A large number of mutations have been identified leading to decreased or absent production of β-globin chains resulting in the β-thalassemias. In the most severe situation mutations in both the maternal and paternal β-globin genes leads to loss of normal amounts of β-globin protein. At the level of the β-globin proteins the β-thalassemias are characterized by whether or not there is partial or complete defect in protein production. A complete lack of protein is denoted as β0-thalassemia (beta-zero-thalassemia). If mutation(s) allows production of a small amount of functional β-globin then the disorder is denoted as β+-thalassemia (beta-plus-thalassemia). Clinically the β-thalassemias can be divided into three categories:
Thalassemia major patients require frequent blood transfusions for survival. Both β0- and β+-thalassemias are referred to as thalassemia major, also called Cooley anemia after Dr. Thomas Cooley who first described the disorder.
Thalassemia intermedia patients exhibit intermediate levels of severity. The term thalassemia intermedia is used to designate individuals with significant anemia and who are symptomatic but unlike thalassemia major do not require transfusions. This syndrome results in individuals where both β-globin genes express reduced amounts of protein or where one gene makes none and the other makes a mildly reduced amount. A person who is a compound heterozygote with α-thalassemia and β+-thalassemia will also manifest as thalassemia intermedia.
Thalassemia minor patients are heterozygous for β-thalassemia. Afflicted individuals harbor one normal β-globin gene and one that harbors a mutation leading to production of reduced or no β-globin. Individuals that do not make any functional β-globin protein from 1 gene are termed β0 heterozygotes. If β-globin production is reduced at one locus the individuals are termed β+ heterozygotes. Thalassemia minor individuals are generally asymptomatic.
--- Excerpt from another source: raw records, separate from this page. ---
==> config.mk <==
export PLATFORM = sky130hd
export DESIGN_NAME = event_select
export DESIGN_NICKNAME = d
export VERILOG_FILES = /design/src/hdl/capture_pkg.sv /design/src/hdl/event_select.sv
export VERILOG_INCLUDE_DIRS = /design/src /design/src/hdl
export SDC_FILE = /design/constraint.sdc
export NUM_CORES = 1
export LEC_CHECK = 0
export ABC_AREA = 1
export BUFFER_PORTS_ARGS = -buffer_cell sky130_fd_sc_hd__buf_2
export CAP_MARGIN = 20
export CORE_MARGIN = 3
export CORE_UTILIZATION = 42
export CTS_CLUSTER_DIAMETER = 80
export DETAILED_ROUTE_END_ITERATION = 12
export GPL_ROUTABILITY_DRIVEN = 0
export GPL_TIMING_DRIVEN = 0
export PLACE_DENSITY_LB_ADDON = 0.3
export SLEW_MARGIN = 5
export SYNTH_ARGS = -nofsm -noshare
export SYNTH_HDL_FRONTEND = slang
export SYNTH_SLANG_ARGS = --single-unit
==> constraint.sdc <==
create_clock -name clk_200m -period 2.1 [get_ports clk_200m]
set_clock_uncertainty 0.2 [all_clocks]
set_input_delay 0.315 -clock clk_200m [delete_from_list [all_inputs] [get_ports clk_200m]]
set_output_delay 0.315 -clock clk_200m [all_outputs]
set_load 0.01 [all_outputs]
==> src/hdl/capture_macros.svh <==
// sizes and register map for the capture core; EVENT_BITS must equal four PORT_BITS and LB_DATA_BITS
`ifndef CAPTURE_MACROS_SVH
`define CAPTURE_MACROS_SVH

// ----------------------------------------------------------------------
// widths
// ----------------------------------------------------------------------
`define EVENT_BITS    32
`define PORT_BITS     8
// 256 sample words
`define DEPTH_BITS    8
`define LB_ADDR_BITS  32
`define LB_DATA_BITS  32

// ----------------------------------------------------------------------
// register offsets, low 8 address bits
// ----------------------------------------------------------------------
`define REG_CTRL      8'h90
`define REG_TRIG_MASK 8'h94
`define REG_WINDOW    8'h98
`define REG_MEM_ADDR  8'h9C
`define REG_MEM_DATA  8'hA0
`define REG_STATUS    8'hA4

// arm strobe in REG_CTRL, host pending in REG_STATUS
`define CTRL_ARM_BIT    4
`define STATUS_PEND_BIT 4

// event source codes in REG_CTRL bits 1..0
`define MODE_NIBBLES    2'd0
`define MODE_SIDE_AD    2'd1
`define MODE_SIDE_EH    2'd2
`define MODE_TEST_COUNT 2'd3

`endif
==> src/hdl/capture_pkg.sv <==
// event, sample-memory and FSM types; codes must match REG_CTRL and REG_STATUS fields
`include "capture_macros.svh"

package capture_pkg;

  // ----------------------------------------------------------------------
  // data words
  // ----------------------------------------------------------------------
  typedef logic [`EVENT_BITS-1:0] event_t;
  typedef logic [`PORT_BITS-1:0]  port_t;

  // sample memory address and fill count
  typedef logic [`DEPTH_BITS-1:0] mem_addr_t;
  // one extra bit so a full memory is visible
  typedef logic [`DEPTH_BITS:0]   sample_count_t;

  // ----------------------------------------------------------------------
  // encodings
  // ----------------------------------------------------------------------
  typedef enum logic [1:0] {
    mode_nibbles    = `MODE_NIBBLES,
    mode_side_ad    = `MODE_SIDE_AD,
    mode_side_eh    = `MODE_SIDE_EH,
    mode_test_count = `MODE_TEST_COUNT
  } event_mode_t;

  typedef enum logic [1:0] {
    st_idle    = 2'd0,
    st_armed   = 2'd1,
    st_capture = 2'd2,
    st_done    = 2'd3
  } capture_state_t;

endpackage

==> src/hdl/event_select.sv <==
// pins are input only and sampled without synchronisers; events lag the pins by two cycles
module event_select (
  input  logic                 clk_200m,
  input  logic                 reset_200m,
  input  capture_pkg::port_t   port_a,
  input  capture_pkg::port_t   port_b,
  input  capture_pkg::port_t   port_c,
  input  capture_pkg::port_t   port_d,
  input  capture_pkg::port_t   port_e,
  input  capture_pkg::port_t   port_f,
  input  capture_pkg::port_t   port_g,
  input  capture_pkg::port_t   port_h,
  input  capture_pkg::event_mode_t mode,
  output capture_pkg::event_t  events
);

  // first stage, one flop per pin
  capture_pkg::port_t  pin_a;
  capture_pkg::port_t  pin_b;
  capture_pkg::port_t  pin_c;
  capture_pkg::port_t  pin_d;
  capture_pkg::port_t  pin_e;
  capture_pkg::port_t  pin_f;
  capture_pkg::port_t  pin_g;
  capture_pkg::port_t  pin_h;

  // free running internal source
  capture_pkg::event_t test_cnt;

  // ----------------------------------------------------------------------
  // pin registers
  // ----------------------------------------------------------------------
  always_ff @(posedge clk_200m) begin
    pin_a <= port_a;
    pin_b <= port_b;
    pin_c <= port_c;
    pin_d <= port_d;
    pin_e <= port_e;
    pin_f <= port_f;
    pin_g <= port_g;
    pin_h <= port_h;
  end

  // ----------------------------------------------------------------------
  // test counter, zero out of reset then one per cycle
  // ----------------------------------------------------------------------
  always_ff @(posedge clk_200m) begin
    if (reset_200m) begin
      test_cnt <= '0;
    end else begin
      test_cnt <= test_cnt + 1'b1;
    end
  end

  // ----------------------------------------------------------------------
  // source select register
  // ----------------------------------------------------------------------
  always_ff @(posedge clk_200m) begin
    case (mode)
      // low nibble of every port, H on top
      capture_pkg::mode_nibbles: begin
        events <= {pin_h[3:0], pin_g[3:0], pin_f[3:0], pin_e[3:0],
                   pin_d[3:0], pin_c[3:0], pin_b[3:0], pin_a[3:0]};
      end
      capture_pkg::mode_side_ad: begin
        events <= {pin_d, pin_c, pin_b, pin_a};
      end
      capture_pkg::mode_side_eh: begin
        events <= {pin_h, pin_g, pin_f, pin_e};
      end
      default: begin
        events <= test_cnt;
      end
    endcase
  end

endmodule

==> results.md, run 1 <==
* Sequential fraction of the synthesis area at 59.14%
* Slew HR at 61.99%
* Via-to-Cell Ratio at 5.018
* Number of synthesized flops with an enable pin at 0
* Vias in the first global route at 4360
* Vias at 4240
* Unrepaired setup endpoints after global routing: false
* Cells after Synth at 517
* Antenna Violating Nets Remaining at 0
* Outcome: finished clean
* Die Y at about 110 µm
* Root Driver: clkbuf_8
* Placeable Area at 0.009910 mm²
* Clock Path Buffers at 2
* Post-synth top cells: nand2_1 (186), dfxtp_1 (128), nor2_1 (58)
* Critical path arrival at 2.14 ns
* Top-count cell post-synth: nand2_1
* Post-Syn Area at between 0.004 and 0.005 mm²
* Fin. max-slew vios at 0
* Drt wl/cell at 15.35 µm
* Worst Path Required at 2.35 ns
* Initial DRC count at 285
* Top post-synthesis cells by area: dfxtp_1 (59%), nand2_1 (16%), nor2_1 (5.0%)
* Syn Area/Cell at between 8 and 9 µm²
* Largest family of logic cells by synthesized area: simple AND/OR/NAND/NOR gates
* Final core occ at 63.38%
* Post-CTS setup buffer count at 0
* Critical Path Sink Type: flop
* Global-route usage over all layers at 23.35%
* Post-route setup TNS at 0 ns
* Peak supply drop at a little over 0.6 mV
* Post-CTS Hold Buffers at 66
* Async set-reset flop share out of synthesis at 0%
* Antenna Cells at 0
* Min-Delay Path Class: input port to flop
* Layout cells sized above 1 at 23.03%
* Clk slew on worst S/H paths at 0.06 ns
* Final min period at 1.889 ns
* Yosys reg bits at ~130
* DRT Wirelength at 12970 µm
* Hold slack at 0.04017 ns
* Simple-gate share of the synthesized area at 32.46%
* Worst hold path startpoint: mode[0]
* Initial core utilization at 43.72%
* Port Buffer Count at 99
* Post-synthesis compound-gate area fraction at 4.418%
* Crit Reg-Reg Startpoint: test_cnt[1]
* Count of final setup violators at 0
* Die area at around 0.012 mm²
* # nets final at 770
* Drt drc at 0
* Hold path depth at 4
* Clk sinks at approximately 130
* Remaining global-route overflow at 0
* Area grow syn2layout at 44.96%
* CTS tree: done
* Worst-skew pair later-pin latency at 0.52 ns
* CP Max Fanout at 10
* Most used DFF post-synth: dfxtp_1
* Fmax at 529.5 MHz
* Largest net degree at the start of global routing at 17
* Maxcap violations at 0
* TritonRoute pass-1 iters at 5
* Critical Path Source: mode[1]
* Crit Path Category: input port to flop
* Part of the cycle the worst path needs at 89.93%
* Dominant cell type by area after synthesis: dfxtp_1
* Worst Tran Pin Value at 0.5701 ns
* R2R depth at 8
* Static Leak at 2.738 nW
* Synth Area in Adders at 0.2888%
* Pwr dens at 978.3 mW/mm²
* Initial antenna violation count at 0
* First-pass GRT wire length at 20520 µm
* Yosys warning count at 0
* Startpoint types: input port
* Die W at 107.6 µm
* Yosys cell types at 27
* DP HPWL at 8346 µm
* Post-Syn Nets at 586
* Num ports at 100
* XOR/XNOR Fraction of Synth Area at less than 1%
* Row count at 36
* Yosys top cell area share at 59.14%
* Post-synthesis mux area share at 0%
* CTS resizes at 0
* CTS Buf Count at 17
* # H-tree levels at 4
* Final Hold Fails at 0
## power breakdown
| group | switching, mW | internal [mW] |
|---|---|---|
| clock network | 1.09 | 2.04 |
| logic | 0.195 | 0.209 |
| registers | 0.0539 | 2.56 |
## flip-flops by register name, indices dropped and copies added (netlist names)
| register | cells |
|---|---|
| pin_f | 8 |
| pin_e | 8 |
| pin_d | 8 |
| events | 32 |
| pin_h | 8 |
| pin_g | 8 |
| test_cnt | 32 |
| pin_a | 8 |
| pin_b | 8 |
| pin_c | 8 |
## cells by family after synthesis
group | Yosys count
AND/OR/NAND/NOR | 316
flip-flops | 128
buffers and inverters | 36
AO/OA/AOI/OAI | 34
XOR/XNOR | 2
adder cells (fa/ha/maj) | 1
## final cells by class
class	instances	area, µm²
fill	820	3628
clock buffer	17	414.1
multi-input combinational	353	1628
buffer	12	52.55
tap	133	166.4
timing repair buffer	165	1156
sequential	128	2562
inverter	24	90.09
clock inverter	13	211.5
## worst paths after layout
kind,end,slack (ns)
worst max register to register,test_cnt[30],0.45
worst max-delay path,events[18],0.21
worst min register to register,events[15],0.24
worst min-delay path,events[27],0.04
## layout by cell type (no fill, tap or decap), types with 16 or more instances in the layout
master	netlist	final
a21oi_1	21	21
buf_2	6	105
clkbuf_16	0	16
dfxtp_1	128	128
dlygate4sd3_1	0	66
inv_1	19	19
nand2_1	186	186
nand3_1	18	18
nand4_1	25	25
nor2_1	58	58
## per-stage QoR
step	setup slack [ns]	std cells	power [mW]	instance area [µm²]
2_1_floorplan	0.6492	517	2.784	4333
3_3_place_gp	0.3240	749	2.947	4995
3_5_place_dp	0.2961	749	2.954	4995
4_1_cts	0.2813	845	6.138	6281
5_1_grt	0.1134	845	6.322	6281
6_report	0.2115	845	6.145	6281
## metal layers
layer	share of wire, %	global-route usage [%]	vias to the layer above
met5	0	0	-
met2	50	39.74	191
met3	7.1	5.879	33
met1	40	26.73	1988
met4	2.8	12.71	0
li1	-	-	2028
## worst max-delay path, cell delays in order
cell	delay, ns
dlygate4sd3_1	0.53
buf_2	0.15
nor2_2	0.33
clkbuf_1	0.46
nand2_1	0.21
nand4_1	0.15
No activity file was read; power rests on OpenSTA's default activity.
==> inputs of run 2 (changes only) <==
Settings changed: CELL_PAD_IN_SITES_DETAIL_PLACEMENT set to 1, CELL_PAD_IN_SITES_GLOBAL_PLACEMENT set to 1.
==> run 2 against run 1 <==
Against the previous run:
- core utilization decreased by 0.13 points
- sequential power about the same
- critical path depth increased by 2
- final cell count increased by 0.24%
- fmax decreased by 6.4%
- critical endpoint is now events[29]
==> results.md, run 2 (same netlist as run 1, synthesis figures left out) <==
* Initial DRC count at 286 (+0.35%)
* Worst Path Required at 2.36 ns (about the same)
* CTS tree: done
* CP Max Fanout at 19 (+9)
* Num ports at 100 (unchanged)
* Part of the cycle the worst path needs at 96.10% (+6.2 points)
* Final min period at 2.018 ns (+0.1295 ns)
* Port Buffer Count at 99 (unchanged)
* Leading cell type in the layout, fill and taps excluded: nand2_1
* Critical path arrival at 2.28 ns (+0.14 ns)
* Startpoint types: input port
* Design Area, Final at 0.006269 mm² (-0.20%)
* Antenna Violating Nets Remaining at 0 (unchanged)
* Post-route setup TNS at 0 ns (unchanged)
* Placement Setup Slack at 0.2556 ns (-0.04054 ns)
* Maxcap violations at 0 (unchanged)
* Fmax at 495.5 MHz (-6.4%)
* Area grow syn2layout at 44.67%
* Crit Path Category: input port to flop
* First-pass GRT wire length at 30510 µm (+49%)
* Worst-skew pair later-pin latency at 0.53 ns (about the same)
* Final core occ at 63.26% (-0.13 points)
* Global-route usage over all layers at 36.45% (+13 points)
* Clk sinks at 128 (unchanged)
* Largest registers: events x32, test_cnt x32
* Worst Slack Setup Final at 0.08198 ns (-0.1295 ns)
* Critical Path Source: mode[1]
* Critical Path Sink Type: flop
* Slew HR at 61.74% (-0.25 points)
* Die W at 107.6 µm (unchanged)
* Root Driver: clkbuf_8
* Worst hold path startpoint: mode[0]
* Hold slack at 0.08053 ns (+0.04036 ns)
* Outcome: finished clean
* Total Power at 6.249 mW (+1.7%)
* Initial core utilization at 43.72% (unchanged)
* Final Hold Fails at 0 (unchanged)
* Placed Cells at 749 (unchanged)
* Fin. max-slew vios at 0 (unchanged)
* Layout cells sized above 1 at 23.17% (+0.14 points)
* Fillers at 1172 (+43%)
* Crit Reg-Reg Startpoint: test_cnt[1]
* Vias at 4592 (+8.3%)
* Largest net degree at the start of global routing at 17 (unchanged)
* DRT Wirelength at 20330 µm (+57%)
* Row count at 36 (unchanged)
* TritonRoute pass-1 iters at 4 (-1)
* Final std cells w/o fill at 847 (+0.24%)
* CTS Buf Count at 17 (unchanged)
* Drt wl/cell at 24.00 µm (+56%)
* DP HPWL at 9711 µm (+16%)
* Initial antenna violation count at 2 (+2)
* Die Y at 107.6 µm (unchanged)
* Most frequent cells in the layout: nand2_1 (186), dfxtp_1 (128), buf_2 (105), dlygate4sd3_1 (66), nor2_1 (58)
* Peak supply drop at 0.6590 mV (+8.6%)
* # nets final at 769 (-0.13%)
* Static Leak at 2.732 nW (-0.23%)
* Drt drc at 0 (unchanged)
* Placed Area at 0.004995 mm² (unchanged)
* # H-tree levels at 4 (unchanged)
* Vias in the first global route at 5172 (+19%)
* Clock Path Buffers at 2 (unchanged)
* Via-to-Cell Ratio at 5.421 (+8.0%)
* Pwr dens at 996.9 mW/mm² (+1.9%)
* Min-Delay Path Class: input port to flop
* Placeable Area at 0.009910 mm² (unchanged)
* Clk slew on worst S/H paths at 0.07 ns (about the same)
* Count of final setup violators at 0 (unchanged)
* Worst Tran Pin Value at 0.5739 ns (+0.003814 ns)
* Die area at 0.01157 mm² (unchanged)
* Unrepaired setup endpoints after global routing: false
* Remaining global-route overflow at 0 (unchanged)
[run 2: cell count changes in the layout (fill, tap and decap cells not counted)]
cell | before | now
bufinv_16 | 5 | 3
clkbuf_1 | 5 | 4
clkbuf_8 | 1 | 6
clkinv_2 | 2 | 3
clkinv_4 | 3 | 0
clkinvlp_4 | 1 | 2
diode_2 | 0 | 2
inv_6 | 2 | 1
[run 2: power by group]
part	switching (mW)	internal (mW)	total, mW
logic	0.242	0.209	0.451
registers	0.0771	2.56	2.63
clock network	1.20	1.96	3.16
[run 2: cell type report]
type	count	area (µm²)	area share, %
sequential	128	2562	40.88
multi-input combinational	353	1628	25.97
timing repair buffer	165	1156	18.44
clock buffer	22	483.0	7.705
tap	133	166.4	2.655
clock inverter	9	128.9	2.056
inverter	24	90.09	1.437
buffer	11	48.80	0.7784
antenna	2	5.005	0.07984
[run 2: path summary, 6_finish.rpt]
path | end | slack (ns) | depth (start not counted)
worst max-delay path | events[29] | 0.08 | 8
worst min-delay path | events[28] | 0.08 | 4
worst min register to register | events[22] | 0.27 | 2
worst max register to register | test_cnt[14] | 0.30 | 8
[run 2: repair_timing]
item,CTS,global route
gates resized for setup,0,0
hold endpoints to repair,67,0
buffers inserted,0,0
setup endpoints to repair,0,8
hold buffers,66,0
[run 2: worst max-delay path, cell delays in order]
cell and delay (ns):
dlygate4sd3_1 0.56, buf_2 0.16, inv_1 0.22, nand2_1 0.15
inv_2 0.33, buf_2 0.34, nand2_1 0.11, nand4_1 0.10
[run 2: per-layer routing]
metal  share of wire [%]  global-route usage (%)
met5                   0                       0
met4                 7.4                   24.44
met3                 5.4                   8.038
met2                  54                   68.25
met1                  33                   35.22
The primary cause of the α-thalassemias is deletion, whereas, for β-thalassemias the mutations are more subtle. Over 170 different mutations have been identified resulting in the β-thalassemias. These mutations include gene deletions, point mutations in the promoter, mutations in the coding region leading to defective initiation, insertions and deletions resulting in frameshifts and nonsense mutations, point mutations in the polyadenylation signal, and an array of mutations leading to splicing abnormalities.
Whereas, thalassemia major may result from the homozygous inheritance of a β-thalassemia mutation it is more common that an individual inherits two different β-thalssemias. This latter situation is referred to as a compound heterozygosity. At birth most thalassemia major infants are asymptomatic. However, because fetal hemoglobin (HbF) production declines following birth symptoms of severe anemia will begin to present. If left untreated these children will show a marked retardation in growth rate. As a consequence of the anemia the bone marrow dramatically increases its' effort at blood production. The cortex of the bone becomes thinned leading to pathologic fracturing and distortion of the bones in the face and skull. Progressive hepatosplenomegaly is a constant clinical finding as the liver and spleen act as additional sites of blood production. The heptosplenomegaly leads to leukopenia (decreased white blood cell count) and thrombocytopenia (low platelet count). Recurrent infections are a frequent complication in thalassemia major and are the leading cause of morbidity and mortality in this disease. Frequent blood transfusions are required to maintain a hemoglobin level of 9 to 11g/dl. However, in the long term these transfusions lead to the accumulation of iron in the organs, particularly the heart, liver and pancreas. Organ failure ensues with death in the teens to early twenties. Iron chelation therapies appear to improve the outlook for β-thalassemia major patients but this requires continuous infusion of the chelating agent.
Thalassemia intermedia is a term used to describe thalassemia patients with anemia and splenomegaly but without the clinical severity of thalassemia major patients. In fact, this syndrome encompasses a range of clinical symptoms from the major form at the severe end to asymptomatic/symptomless. The diagnostic criteria for intermedia is a late presentation and the ability to maintain hemoglobin levels above 6g/dl without transfusion. At the extreme end of the spectrum patients will present with symptoms between 2 and 6 years of age. At the other end of the spectrum are patients who do not present with symptoms until adulthood.